The city has sent out letters to 24 families of people killed in the Sept. 11 attacks advising them that partial transcripts and recordings of 911 calls made by the victims soon will be released to the public because of a court order.
/ Source: The Associated Press

The city has sent out letters to 24 families of people killed in the Sept. 11 attacks advising them that partial transcripts and recordings of 911 calls made by the victims soon will be released to the public because of a court order.

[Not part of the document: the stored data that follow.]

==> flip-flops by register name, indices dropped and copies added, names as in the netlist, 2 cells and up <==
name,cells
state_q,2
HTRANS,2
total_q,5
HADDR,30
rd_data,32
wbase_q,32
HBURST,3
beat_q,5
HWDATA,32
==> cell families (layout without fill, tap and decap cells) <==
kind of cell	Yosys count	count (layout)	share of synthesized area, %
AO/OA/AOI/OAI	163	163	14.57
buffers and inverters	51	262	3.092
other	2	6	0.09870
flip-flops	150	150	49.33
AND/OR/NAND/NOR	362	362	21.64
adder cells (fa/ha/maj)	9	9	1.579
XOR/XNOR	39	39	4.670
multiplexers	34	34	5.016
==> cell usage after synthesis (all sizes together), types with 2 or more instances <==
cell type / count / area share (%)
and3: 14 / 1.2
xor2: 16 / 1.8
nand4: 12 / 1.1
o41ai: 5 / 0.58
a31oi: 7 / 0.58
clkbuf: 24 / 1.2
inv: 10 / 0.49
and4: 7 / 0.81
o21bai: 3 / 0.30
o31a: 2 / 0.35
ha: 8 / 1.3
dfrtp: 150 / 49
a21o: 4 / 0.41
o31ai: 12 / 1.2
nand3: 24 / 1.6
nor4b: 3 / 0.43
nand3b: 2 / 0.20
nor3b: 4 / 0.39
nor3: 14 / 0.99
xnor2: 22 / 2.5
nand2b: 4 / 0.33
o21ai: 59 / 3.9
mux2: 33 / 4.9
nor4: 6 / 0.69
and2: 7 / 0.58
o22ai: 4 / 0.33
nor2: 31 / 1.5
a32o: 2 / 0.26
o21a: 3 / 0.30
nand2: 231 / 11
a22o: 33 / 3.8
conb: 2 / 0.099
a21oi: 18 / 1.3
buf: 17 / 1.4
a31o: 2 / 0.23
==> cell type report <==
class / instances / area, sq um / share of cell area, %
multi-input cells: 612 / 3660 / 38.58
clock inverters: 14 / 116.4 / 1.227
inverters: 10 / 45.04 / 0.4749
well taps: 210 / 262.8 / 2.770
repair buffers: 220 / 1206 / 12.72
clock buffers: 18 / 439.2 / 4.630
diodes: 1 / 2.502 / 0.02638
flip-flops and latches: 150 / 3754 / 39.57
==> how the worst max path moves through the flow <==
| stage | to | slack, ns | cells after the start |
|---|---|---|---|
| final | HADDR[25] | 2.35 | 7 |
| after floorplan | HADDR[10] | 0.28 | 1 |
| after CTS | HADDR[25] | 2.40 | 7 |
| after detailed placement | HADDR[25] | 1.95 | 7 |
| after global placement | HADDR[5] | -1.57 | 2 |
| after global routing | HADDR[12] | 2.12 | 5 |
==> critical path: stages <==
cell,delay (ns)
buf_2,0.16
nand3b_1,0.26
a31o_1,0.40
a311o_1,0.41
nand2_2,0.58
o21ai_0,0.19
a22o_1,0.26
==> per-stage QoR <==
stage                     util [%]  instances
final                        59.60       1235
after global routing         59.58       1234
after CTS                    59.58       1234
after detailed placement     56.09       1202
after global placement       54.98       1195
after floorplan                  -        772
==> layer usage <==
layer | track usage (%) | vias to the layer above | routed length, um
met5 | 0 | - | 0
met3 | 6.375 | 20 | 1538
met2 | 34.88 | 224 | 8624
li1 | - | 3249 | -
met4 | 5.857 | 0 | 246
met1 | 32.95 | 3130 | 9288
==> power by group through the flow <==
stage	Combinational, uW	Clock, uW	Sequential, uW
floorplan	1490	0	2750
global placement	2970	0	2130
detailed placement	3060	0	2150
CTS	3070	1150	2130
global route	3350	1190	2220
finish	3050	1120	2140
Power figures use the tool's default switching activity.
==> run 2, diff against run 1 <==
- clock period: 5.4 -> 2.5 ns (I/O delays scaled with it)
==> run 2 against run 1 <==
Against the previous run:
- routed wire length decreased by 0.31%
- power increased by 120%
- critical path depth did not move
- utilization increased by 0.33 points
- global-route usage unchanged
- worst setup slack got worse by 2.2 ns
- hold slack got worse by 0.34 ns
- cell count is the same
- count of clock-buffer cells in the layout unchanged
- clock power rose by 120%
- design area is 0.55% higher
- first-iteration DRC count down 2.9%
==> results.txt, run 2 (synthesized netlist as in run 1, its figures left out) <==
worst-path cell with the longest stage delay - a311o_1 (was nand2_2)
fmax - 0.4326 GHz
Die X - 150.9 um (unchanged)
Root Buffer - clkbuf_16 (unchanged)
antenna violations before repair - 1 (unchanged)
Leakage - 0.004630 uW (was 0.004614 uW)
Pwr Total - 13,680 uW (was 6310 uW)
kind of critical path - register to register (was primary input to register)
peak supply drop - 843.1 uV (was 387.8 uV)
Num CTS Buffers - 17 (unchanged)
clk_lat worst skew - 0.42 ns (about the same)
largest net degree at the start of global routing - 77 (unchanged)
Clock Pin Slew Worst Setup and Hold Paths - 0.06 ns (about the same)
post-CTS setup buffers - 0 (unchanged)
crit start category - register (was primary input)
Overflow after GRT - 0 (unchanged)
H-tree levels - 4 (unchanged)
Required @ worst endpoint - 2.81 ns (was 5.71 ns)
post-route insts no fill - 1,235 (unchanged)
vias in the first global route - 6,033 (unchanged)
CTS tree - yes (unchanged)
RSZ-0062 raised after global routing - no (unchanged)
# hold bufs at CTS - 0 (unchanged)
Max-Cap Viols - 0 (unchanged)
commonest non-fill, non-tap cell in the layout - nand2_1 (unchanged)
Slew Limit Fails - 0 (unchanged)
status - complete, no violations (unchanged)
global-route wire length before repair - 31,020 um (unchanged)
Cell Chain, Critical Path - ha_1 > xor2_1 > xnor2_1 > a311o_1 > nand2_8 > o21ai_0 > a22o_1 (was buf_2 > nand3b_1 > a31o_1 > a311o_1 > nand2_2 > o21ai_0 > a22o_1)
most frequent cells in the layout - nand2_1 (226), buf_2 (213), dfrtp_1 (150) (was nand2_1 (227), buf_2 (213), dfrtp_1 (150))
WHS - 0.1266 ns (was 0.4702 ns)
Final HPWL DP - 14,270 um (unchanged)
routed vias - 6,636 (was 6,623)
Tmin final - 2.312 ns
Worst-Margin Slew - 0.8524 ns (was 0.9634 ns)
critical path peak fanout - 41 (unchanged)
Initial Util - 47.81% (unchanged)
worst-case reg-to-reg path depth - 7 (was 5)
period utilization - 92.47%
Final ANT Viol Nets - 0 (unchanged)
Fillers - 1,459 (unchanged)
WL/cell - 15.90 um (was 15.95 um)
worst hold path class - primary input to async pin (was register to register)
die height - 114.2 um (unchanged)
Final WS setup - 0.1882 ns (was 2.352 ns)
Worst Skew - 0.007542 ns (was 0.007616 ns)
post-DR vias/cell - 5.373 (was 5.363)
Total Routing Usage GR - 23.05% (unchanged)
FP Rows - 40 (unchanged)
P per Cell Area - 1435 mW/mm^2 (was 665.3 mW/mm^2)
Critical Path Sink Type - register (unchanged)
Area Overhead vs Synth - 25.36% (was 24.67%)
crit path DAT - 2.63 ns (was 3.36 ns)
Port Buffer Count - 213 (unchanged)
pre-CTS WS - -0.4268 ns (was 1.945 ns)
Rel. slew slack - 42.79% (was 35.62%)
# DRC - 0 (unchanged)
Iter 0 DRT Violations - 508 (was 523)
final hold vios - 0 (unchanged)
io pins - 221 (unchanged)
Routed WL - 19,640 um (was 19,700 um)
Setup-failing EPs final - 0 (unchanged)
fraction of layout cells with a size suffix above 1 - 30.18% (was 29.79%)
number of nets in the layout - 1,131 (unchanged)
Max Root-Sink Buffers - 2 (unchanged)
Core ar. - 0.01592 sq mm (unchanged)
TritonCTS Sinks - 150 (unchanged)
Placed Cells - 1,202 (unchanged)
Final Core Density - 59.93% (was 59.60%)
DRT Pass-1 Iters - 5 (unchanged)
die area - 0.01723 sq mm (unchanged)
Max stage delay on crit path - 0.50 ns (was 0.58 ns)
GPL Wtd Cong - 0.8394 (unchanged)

The letters, sent by express mail on Friday, advised only family members whose dead relatives could be identified from the calls recorded by police and fire department operators.

The imminent release of the records was ordered by a judge in a case brought by The New York Times and nine family members of victims under the state’s Freedom of Information law seeking fire department records.

The lawsuit asked that the complete records of the 911 calls be released, but the judge ordered that the victims’ sides of the conversations with the operators be redacted unless specifically released by the nearest kin. The city has decided to release calls taken by police department operators on the same basis.

The family members can receive CDs with the unedited calls if they want them.

Letters take some by surprise
The letters took some Sept. 11 family members by surprise, a family advocate said.

“Some family members didn’t even know their loved ones had made a 911 call,” said William Doyle, whose son was killed in the 2001 attack on the World Trade Center but was not one of those recorded. “Why did they have to wait so long to inform them? To send a cold form letter overnight express without advance warning is crass.”

According to the city’s law department, officials waited until a complete record of all the identifiable calls was ready before releasing any information.

“Based on previous experience, we felt it was most appropriate to release all the information together rather than in a piecemeal, lingering fashion that might give families false hopes or ongoing pain,” law department spokeswoman Kate O’Brien Ahlers said Sunday.

The 24 letters, which Ahlers said were personalized, were meant to go out only after e-mails to groups representing the families explaining the release. But, because of a miscommunication, the e-mails did not go out as planned, said Jonathan Greenspun, commissioner of Mayor Michael Bloomberg’s Community Assistance Unit.

“We sincerely regret the delay,” he said in a statement.

The city said the transcripts and recordings likely would be released Thursday or Friday. It didn’t say how many there are.

In August, the city released 12,000 pages of oral histories and more than 15 hours of fire department radio transmissions.